大きく勝つことよりも負けないことが大切である、と考えることが多くなってきました。

負けないこと、イコール、負けない投資。

負けない投資家になるにはどうすればよいのでしょうか。

ある一定規模以上の水準まで投資資産を増やした投資家の大多数は、増やした資産の大部分をひとつの投資手法から得ているもの。

かっこよくいえば、ひとつの投資手法を”極めた”ことで資産を大きく増やすことができた。別の言い方をすれば、たまたま採用していたひとつの投資手法がそのときの株式市場の時流に乗っていたおかげで資産を大きく増やすことができた。
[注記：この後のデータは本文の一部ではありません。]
$ cat src/rtl/mem_resp_if.sv
// mem_resp_if: request/acknowledge bus between a memory controller and the
// mem_resp target.
//
// Handshake (four-phase, level based): the controller raises req_i with
// we_i/addr_i/wdata_i stable and holds them until it sees ack_o high; it then
// drops req_i, and the target drops ack_o one cycle later. A new request is
// only taken once the target is back in its idle state, so req_i must be seen
// low for at least one cycle between transactions. rdata_o is valid while
// ack_o is high for a read. err_o is a one-cycle pulse (abort or bad address).
//
// Signals:
//   req_i    controller -> target  request
//   we_i     controller -> target  1 = write, 0 = read
//   addr_i   controller -> target  word address (AW bits)
//   wdata_i  controller -> target  write data (DW bits)
//   ack_o    target -> controller  acknowledge
//   rdata_o  target -> controller  read data (DW bits)
//   busy_o   target -> controller  transaction in progress
//   err_o    target -> controller  one-cycle error pulse
interface mem_resp_if #(
    parameter int AW = 4,
    parameter int DW = 8
);
    logic          req_i;
    logic          we_i;
    logic [AW-1:0] addr_i;
    logic [DW-1:0] wdata_i;
    logic          ack_o;
    logic [DW-1:0] rdata_o;
    logic          busy_o;
    logic          err_o;

    modport master (
        output req_i, we_i, addr_i, wdata_i,
        input  ack_o, rdata_o, busy_o, err_o
    );

    modport slave (
        input  req_i, we_i, addr_i, wdata_i,
        output ack_o, rdata_o, busy_o, err_o
    );
endinterface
けれども、そのひとつだけの投資手法で未来永劫、株式市場で勝ち続けられるのでしょうか。株式市場は常に変わり続けるものであり、株式市場に参入する投資家を取り巻く環境も変わり続けています。

短期間で資産を大きく増やした投資家が、その後に株式市場から退場する原因は、株式市場や投資家を取り巻く環境が変わっているにもかかわらず、これまでどおりひとつだけの投資手法に固執し続けたからかもしれません。
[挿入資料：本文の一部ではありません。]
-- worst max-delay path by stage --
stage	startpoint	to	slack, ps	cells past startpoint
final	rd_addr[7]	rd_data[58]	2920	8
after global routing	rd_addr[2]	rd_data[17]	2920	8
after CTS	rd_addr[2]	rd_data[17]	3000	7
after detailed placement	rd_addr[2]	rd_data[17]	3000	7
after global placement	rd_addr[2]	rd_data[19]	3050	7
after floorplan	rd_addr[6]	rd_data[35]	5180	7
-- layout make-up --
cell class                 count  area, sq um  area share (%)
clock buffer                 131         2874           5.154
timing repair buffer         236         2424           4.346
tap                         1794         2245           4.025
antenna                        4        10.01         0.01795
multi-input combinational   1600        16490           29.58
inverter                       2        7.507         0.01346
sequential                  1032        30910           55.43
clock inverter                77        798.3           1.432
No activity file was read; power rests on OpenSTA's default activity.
--- config.mk ---
export PLATFORM = sky130hd
export DESIGN_NAME = mem_rd_stream_flat
export DESIGN_NICKNAME = d
export VERILOG_FILES = /design/src/rtl/mem_pkg.sv /design/src/rtl/mem_rd_stream_if.sv /design/src/rtl/mem_rd_fifo.sv /design/src/rtl/mem_rd_stream.sv /design/src/flat_wrapper.sv
export SDC_FILE = /design/constraint.sdc
export NUM_CORES = 1
export LEC_CHECK = 0
export CAP_MARGIN = 30
export CORE_AREA = 2 2 153 155
export DETAILED_ROUTE_END_ITERATION = 10
export DIE_AREA = 0 0 155 157
export GPL_TIMING_DRIVEN = 1
export PLACE_DENSITY_LB_ADDON = 0.3
export RECOVER_POWER = 25
export SLEW_MARGIN = 20
export SYNTH_ARGS = -nofsm -noshare
export SYNTH_HDL_FRONTEND = slang
export SYNTH_HIERARCHICAL = 1
export SYNTH_SLANG_ARGS = --single-unit
--- constraint.sdc ---
create_clock -name clkB -period 5.3 [get_ports clkB]
set_input_delay 1.59 -clock clkB [delete_from_list [all_inputs] [get_ports clkB]]
set_output_delay 1.59 -clock clkB [all_outputs]
set_load 0.03 [all_outputs]
--- src/rtl/mem_pkg.sv ---
// ---------------------------------------------------------------------------
// mem_pkg
// Purpose : Definitions shared by every mem_par user. It holds the fixed BRAM
//           read latency, the address/length width helpers and the read-stream
//           FSM state type.
// Contents: RD_LAT_BRAM  memory read latency, enB to doutB valid
//           addr_w()     address width for a given DEPTH
//           len_w()      word-count width for a given DEPTH; it can hold DEPTH
//           rd_state_e   read-stream FSM states
// ---------------------------------------------------------------------------
package mem_pkg;

    localparam int RD_LAT_BRAM = 1;

    function automatic int addr_w(input int depth);
        return (depth > 1) ? $clog2(depth) : 1;
    endfunction

    function automatic int len_w(input int depth);
        return addr_w(depth) + 1;
    endfunction

    typedef enum logic [1:0] {
        IDLE,
        READ,
        DRAIN
    } rd_state_e;

endpackage
`src/rtl/uart_tx_fifo_pkg.sv`:
```
// -----------------------------------------------------------------------------
// uart_pkg
// Shared definitions for the buffered UART transmitter:
//   - parity mode encodings for the 2-bit par field
//   - transmitter FSM state type
//   - minimum legal frame length and the idle level of the serial line
//   - clampDlen(): forces a requested data length into MIN_DLEN..maxLen
// -----------------------------------------------------------------------------
package uart_pkg;

  localparam logic [1:0] PAR_NONE = 2'b00;
  localparam logic [1:0] PAR_EVEN = 2'b01;
  localparam logic [1:0] PAR_ODD  = 2'b10;
  localparam logic [1:0] PAR_MARK = 2'b11;

  localparam int MIN_DLEN   = 5;
  localparam int IDLE_LEVEL = 1;

  typedef enum logic [2:0] {
    IDLE,
    START,
    DATA,
    PARITY,
    STOP
  } txState_e;

  // Out-of-range lengths are pulled to the nearest legal value instead of
  // being rejected, so a bad register write still produces a sane frame.
  function automatic logic [4:0] clampDlen(input logic [4:0] d, input int maxLen);
    if (int'(d) < MIN_DLEN) begin
      return 5'(MIN_DLEN);
    end else if (int'(d) > maxLen) begin
      return 5'(maxLen);
    end else begin
      return d;
    end
  endfunction

endpackage

```
`src/rtl/uart_tx_fifo_if.sv`:
```
// -----------------------------------------------------------------------------
// uart_tx_fifo_if
// Write / configuration / status bundle of the buffered UART transmitter.
//   master : the sampling logic feeding words (drives wr_en, wr_data, config)
//   slave  : the transmitter (drives dout and the FIFO / frame status)
// Signals:
//   wr_en, wr_data          push a word into the transmit FIFO
//   baud_div                bit period = baud_div+1 clk cycles
//   dlen, par, snum         frame format, latched per word at pop time
//   dout                    serial line, idles high
//   busy, tx_done           frame in progress / end-of-frame pulse
//   full, empty, level      FIFO status
//   overflow                sticky, a write arrived while full
// -----------------------------------------------------------------------------
interface uart_tx_fifo_if #(
  parameter int DATA_W     = 8,
  parameter int FIFO_DEPTH = 8,
  parameter int DIV_W      = 16
);

  localparam int LVL_W = $clog2(FIFO_DEPTH) + 1;

  logic              wr_en;
  logic [DATA_W-1:0] wr_data;
  logic [DIV_W-1:0]  baud_div;
  logic [4:0]        dlen;
  logic [1:0]        par;
  logic              snum;
  logic              dout;
  logic              busy;
  logic              tx_done;
  logic              full;
  logic              empty;
  logic [LVL_W-1:0]  level;
  logic              overflow;

  modport master (
    output wr_en, wr_data, baud_div, dlen, par, snum,
    input  dout, busy, tx_done, full, empty, level, overflow
  );

  modport slave (
    input  wr_en, wr_data, baud_div, dlen, par, snum,
    output dout, busy, tx_done, full, empty, level, overflow
  );

endinterface

```
`src/rtl/uart_tx_fifo_sync_fifo.sv`:
```
// -----------------------------------------------------------------------------
// sync_fifo
// Single-clock FIFO with registered full/empty/level flags.
// Ports:
//   clk_i, rst_ni     clock, asynchronous active-low reset
//   push_i, wdata_i   write request and data (ignored while full)
//   pop_i             read request (ignored while empty)
//   rdata_o           head of the FIFO, valid whenever !empty_o
//   full_o, empty_o   registered flags
//   level_o           registered occupancy, 0..DEPTH
// -----------------------------------------------------------------------------
module sync_fifo #(
  parameter int WIDTH = 8,
  parameter int DEPTH = 8
) (
  input  logic                   clk_i,
  input  logic                   rst_ni,
  input  logic                   push_i,
  input  logic                   pop_i,
  input  logic [WIDTH-1:0]       wdata_i,
  output logic [WIDTH-1:0]       rdata_o,
  output logic                   full_o,
  output logic                   empty_o,
  output logic [$clog2(DEPTH):0] level_o
);

  localparam int AW    = $clog2(DEPTH);
  localparam int LVL_W = AW + 1;

  logic [WIDTH-1:0] mem_q [DEPTH];
  logic [AW-1:0]    wrPtr_q, rdPtr_q;
  logic [LVL_W-1:0] level_q, level_d;
  logic             full_q, empty_q;
  logic             doPush, doPop;

  // A write while full is dropped even if a read frees a slot in the same
  // cycle, so push qualification looks only at the registered full flag.
  assign doPush = push_i && !full_q;
  assign doPop  = pop_i && !empty_q;

  // Next occupancy; push and pop together leave it unchanged.
  always_comb begin
    level_d = level_q;
    if (doPush && !doPop) begin
      level_d = level_q + LVL_W'(1);
    end else if (doPop && !doPush) begin
      level_d = level_q - LVL_W'(1);
    end
  end

  // Pointers and flags; DEPTH is a power of two so pointers wrap naturally.
  always_ff @(posedge clk_i or negedge rst_ni) begin
    if (!rst_ni) begin
      wrPtr_q <= '0;
      rdPtr_q <= '0;
      level_q <= '0;
      full_q  <= 1'b0;
      empty_q <= 1'b1;
    end else begin
      if (doPush) wrPtr_q <= wrPtr_q + AW'(1);
      if (doPop)  rdPtr_q <= rdPtr_q + AW'(1);
      level_q <= level_d;
      full_q  <= (level_d == LVL_W'(DEPTH));
      empty_q <= (level_d == '0);
    end
  end

  // Storage needs no reset: the pointers decide which entries are valid.
  always_ff @(posedge clk_i) begin
    if (doPush) begin
      mem_q[wrPtr_q] <= wdata_i;
    end
  end

  assign rdata_o = mem_q[rdPtr_q];
  assign full_o  = full_q;
  assign empty_o = empty_q;
  assign level_o = level_q;

endmodule

```
`src/rtl/uart_tx_fifo.sv`:
```
// -----------------------------------------------------------------------------
// uart_tx_fifo
// Buffered UART transmitter. Words pushed through the interface wait in a
// FIFO and are sent LSB-first as: start bit, dlen data bits, optional parity
// bit, one or two stop bits. Bit period is baud_div+1 clk cycles.
// Ports:
//   clk_i   system clock, rising edge
//   rst_ni  asynchronous active-low reset; aborts any frame, empties FIFO
//   bus     uart_tx_fifo_if slave modport (write, config, line, status)
// -----------------------------------------------------------------------------
module uart_tx_fifo
  import uart_pkg::*;
#(
  parameter int DATA_W     = 8,
  parameter int FIFO_DEPTH = 8,
  parameter int DIV_W      = 16
) (
  input logic            clk_i,
  input logic            rst_ni,
  uart_tx_fifo_if.slave  bus
);

  localparam int LVL_W = $clog2(FIFO_DEPTH) + 1;

  logic [DATA_W-1:0] fifoRdata;
  logic              fifoFull, fifoEmpty;
  logic [LVL_W-1:0]  fifoLevel;
  logic              pop;

  txState_e          state_q, state_d;
  logic [DIV_W-1:0]  baudCnt_q, baudCnt_d;
  logic [4:0]        bitIdx_q, bitIdx_d;
  logic [DATA_W-1:0] shift_q, shift_d;
  logic [4:0]        dlen_q, dlen_d;
  logic [1:0]        par_q, par_d;
  logic              snum_q, snum_d;
  logic              parBit_q, parBit_d;
  logic              txDone_q, txDone_d;
  logic              overflow_q, overflow_d;

  logic              bitEnd;
  logic [4:0]        dlenClamped;
  logic [DATA_W-1:0] dataMask;
  logic [DATA_W-1:0] maskedWord;
  logic              dataXor;
  logic              doutComb;

  sync_fifo #(
    .WIDTH (DATA_W),
    .DEPTH (FIFO_DEPTH)
  ) u_fifo (
    .clk_i   (clk_i),
    .rst_ni  (rst_ni),
    .push_i  (bus.wr_en),
    .pop_i   (pop),
    .wdata_i (bus.wr_data),
    .rdata_o (fifoRdata),
    .full_o  (fifoFull),
    .empty_o (fifoEmpty),
    .level_o (fifoLevel)
  );

  // Word masking and parity of the head word, evaluated on the pop cycle so
  // the parity bit is ready before the frame even starts.
  assign dlenClamped = clampDlen(bus.dlen, DATA_W);

  always_comb begin
    dataMask = '0;
    for (int i = 0; i < DATA_W; i++) begin
      dataMask[i] = (i < int'(dlenClamped));
    end
  end

  assign maskedWord = fifoRdata & dataMask;
  assign dataXor    = ^maskedWord;
  assign bitEnd     = (state_q != IDLE) && (baudCnt_q == bus.baud_div);

  // Baud counter: parked at zero while idle, otherwise wraps at baud_div.
  always_comb begin
    baudCnt_d = '0;
    if (state_q != IDLE && !bitEnd) begin
      baudCnt_d = baudCnt_q + DIV_W'(1);
    end
  end

  // Frame sequencing. The last stop bit either returns to IDLE or, when more
  // data is queued, pops immediately so frames run back-to-back without an
  // idle bit in between. bitIdx_q counts data bits in DATA and stop bits in
  // STOP.
  always_comb begin
    state_d    = state_q;
    bitIdx_d   = bitIdx_q;
    shift_d    = shift_q;
    dlen_d     = dlen_q;
    par_d      = par_q;
    snum_d     = snum_q;
    parBit_d   = parBit_q;
    txDone_d   = 1'b0;
    pop        = 1'b0;
    overflow_d = overflow_q | (bus.wr_en & fifoFull);

    case (state_q)
      IDLE: begin
        if (!fifoEmpty) begin
          pop     = 1'b1;
          state_d = START;
        end
      end
      START: begin
        if (bitEnd) begin
          state_d  = DATA;
          bitIdx_d = '0;
        end
      end
      DATA: begin
        if (bitEnd) begin
          shift_d = shift_q >> 1;
          if (bitIdx_q == dlen_q - 5'd1) begin
            bitIdx_d = '0;
            state_d  = (par_q != PAR_NONE) ? PARITY : STOP;
          end else begin
            bitIdx_d = bitIdx_q + 5'd1;
          end
        end
      end
      PARITY: begin
        if (bitEnd) begin
          state_d  = STOP;
          bitIdx_d = '0;
        end
      end
      STOP: begin
        if (bitEnd) begin
          if (bitIdx_q == {4'b0, snum_q}) begin
            txDone_d = 1'b1;
            if (!fifoEmpty) begin
              pop     = 1'b1;
              state_d = START;
            end else begin
              state_d = IDLE;
            end
          end else begin
            bitIdx_d = bitIdx_q + 5'd1;
          end
        end
      end
      default: begin
        state_d = IDLE;
      end
    endcase

    // Format is captured together with the word so mid-frame config changes
    // only affect the following frame.
    if (pop) begin
      shift_d = maskedWord;
      dlen_d  = dlenClamped;
      par_d   = bus.par;
      snum_d  = bus.snum;
      case (bus.par)
        PAR_EVEN: parBit_d = dataXor;
        PAR_ODD:  parBit_d = ~dataXor;
        PAR_MARK: parBit_d = 1'b1;
        default:  parBit_d = 1'b1;
      endcase
    end
  end

  // State register for the transmitter and the sticky overflow flag.
  always_ff @(posedge clk_i or negedge rst_ni) begin
    if (!rst_ni) begin
      state_q    <= IDLE;
      baudCnt_q  <= '0;
      bitIdx_q   <= '0;
      shift_q    <= '0;
      dlen_q     <= 5'(DATA_W);
      par_q      <= PAR_NONE;
      snum_q     <= 1'b0;
      parBit_q   <= 1'b0;
      txDone_q   <= 1'b0;
      overflow_q <= 1'b0;
    end else begin
      state_q    <= state_d;
      baudCnt_q  <= baudCnt_d;
      bitIdx_q   <= bitIdx_d;
      shift_q    <= shift_d;
      dlen_q     <= dlen_d;
      par_q      <= par_d;
      snum_q     <= snum_d;
      parBit_q   <= parBit_d;
      txDone_q   <= txDone_d;
      overflow_q <= overflow_d;
    end
  end

  // Line level is decoded straight from the state so a reset forces the
  // line high without waiting for a clock edge.
  always_comb begin
    doutComb = 1'(IDLE_LEVEL);
    case (state_q)
      START:   doutComb = 1'b0;
      DATA:    doutComb = shift_q[0];
      PARITY:  doutComb = parBit_q;
      default: doutComb = 1'(IDLE_LEVEL);
    endcase
  end

  assign bus.dout     = doutComb;
  assign bus.busy     = (state_q != IDLE);
  assign bus.tx_done  = txDone_q;
  assign bus.full     = fifoFull;
  assign bus.empty    = fifoEmpty;
  assign bus.level    = fifoLevel;
  assign bus.overflow = overflow_q;

endmodule

```
`src/flat_wrapper.sv`:
```
// flat-port wrapper written by rule: the top's interface ports become plain ports
module uart_tx_fifo_flat import uart_pkg::*;
#(
  parameter int DATA_W     = 8,
  parameter int FIFO_DEPTH = 8,
  parameter int DIV_W      = 16
)
  (clk_i, rst_ni, bus_wr_en, bus_wr_data, bus_baud_div, bus_dlen, bus_par, bus_snum, bus_dout, bus_busy, bus_tx_done, bus_full, bus_empty, bus_level, bus_overflow);
  uart_tx_fifo_if #(.DATA_W(DATA_W), .FIFO_DEPTH(FIFO_DEPTH), .DIV_W(DIV_W)) bus_i ();
  input logic clk_i;
  input logic rst_ni;
  input wire logic [$bits(bus_i.wr_en)-1:0] bus_wr_en;
  input wire logic [$bits(bus_i.wr_data)-1:0] bus_wr_data;
  input wire logic [$bits(bus_i.baud_div)-1:0] bus_baud_div;
  input wire logic [$bits(bus_i.dlen)-1:0] bus_dlen;
  input wire logic [$bits(bus_i.par)-1:0] bus_par;
  input wire logic [$bits(bus_i.snum)-1:0] bus_snum;
  output wire logic [$bits(bus_i.dout)-1:0] bus_dout;
  output wire logic [$bits(bus_i.busy)-1:0] bus_busy;
  output wire logic [$bits(bus_i.tx_done)-1:0] bus_tx_done;
  output wire logic [$bits(bus_i.full)-1:0] bus_full;
  output wire logic [$bits(bus_i.empty)-1:0] bus_empty;
  output wire logic [$bits(bus_i.level)-1:0] bus_level;
  output wire logic [$bits(bus_i.overflow)-1:0] bus_overflow;
  assign bus_i.wr_en = bus_wr_en;
  assign bus_i.wr_data = bus_wr_data;
  assign bus_i.baud_div = bus_baud_div;
  assign bus_i.dlen = bus_dlen;
  assign bus_i.par = bus_par;
  assign bus_i.snum = bus_snum;
  assign bus_dout = bus_i.dout;
  assign bus_busy = bus_i.busy;
  assign bus_tx_done = bus_i.tx_done;
  assign bus_full = bus_i.full;
  assign bus_empty = bus_i.empty;
  assign bus_level = bus_i.level;
  assign bus_overflow = bus_i.overflow;
  uart_tx_fifo #(.DATA_W(DATA_W), .FIFO_DEPTH(FIFO_DEPTH), .DIV_W(DIV_W)) u_core (.clk_i(clk_i), .rst_ni(rst_ni), .bus(bus_i));
endmodule
```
ここで、個人投資家のあらなみさんの言葉を拝借します。
「すごいやり方で勝てた、というのではなく、相場がやり方に合った動きをしたから勝てたのです。主語は、全部相場なんです。自分ではありません。」

相場が投資手法に合った動きをしたから勝てたのです。
相場が主語であれば、主語にあう述語、つまり、投資手法をどれだけ用意できるかが勝敗を分けます。
したがって、勝率を上げるためには、投資法をできるだけ多く用意すれば良いのです。
優位性がある投資手法の数を増やせば増やすほど株式市場で負けなくなります。

今、あなたは、優位性がある投資手法を何個持っていますか。
ぜひ数えてみてください。

ただ、株式投資で”負けない”=”大勝ちできる”ではありません。
投資資産には限りがあるため、複数の投資手法を採用することによって、資金効率が落ちるからです。
A~Eという5つの投資手法を採用していて、例えば、投資手法Dの投資条件を満たす投資先がない期間は資金の一部を寝かせることになります。
そのため、短期間で大勝ちしたい場合は、投資手法の数は少ないほうがよいでしょう。

大きく勝つことよりも負けないことが大切である、と考えることが多くなってきたこともあってか、最近は、優位性がある投資手法を見つけることが楽しみのひとつとなっています。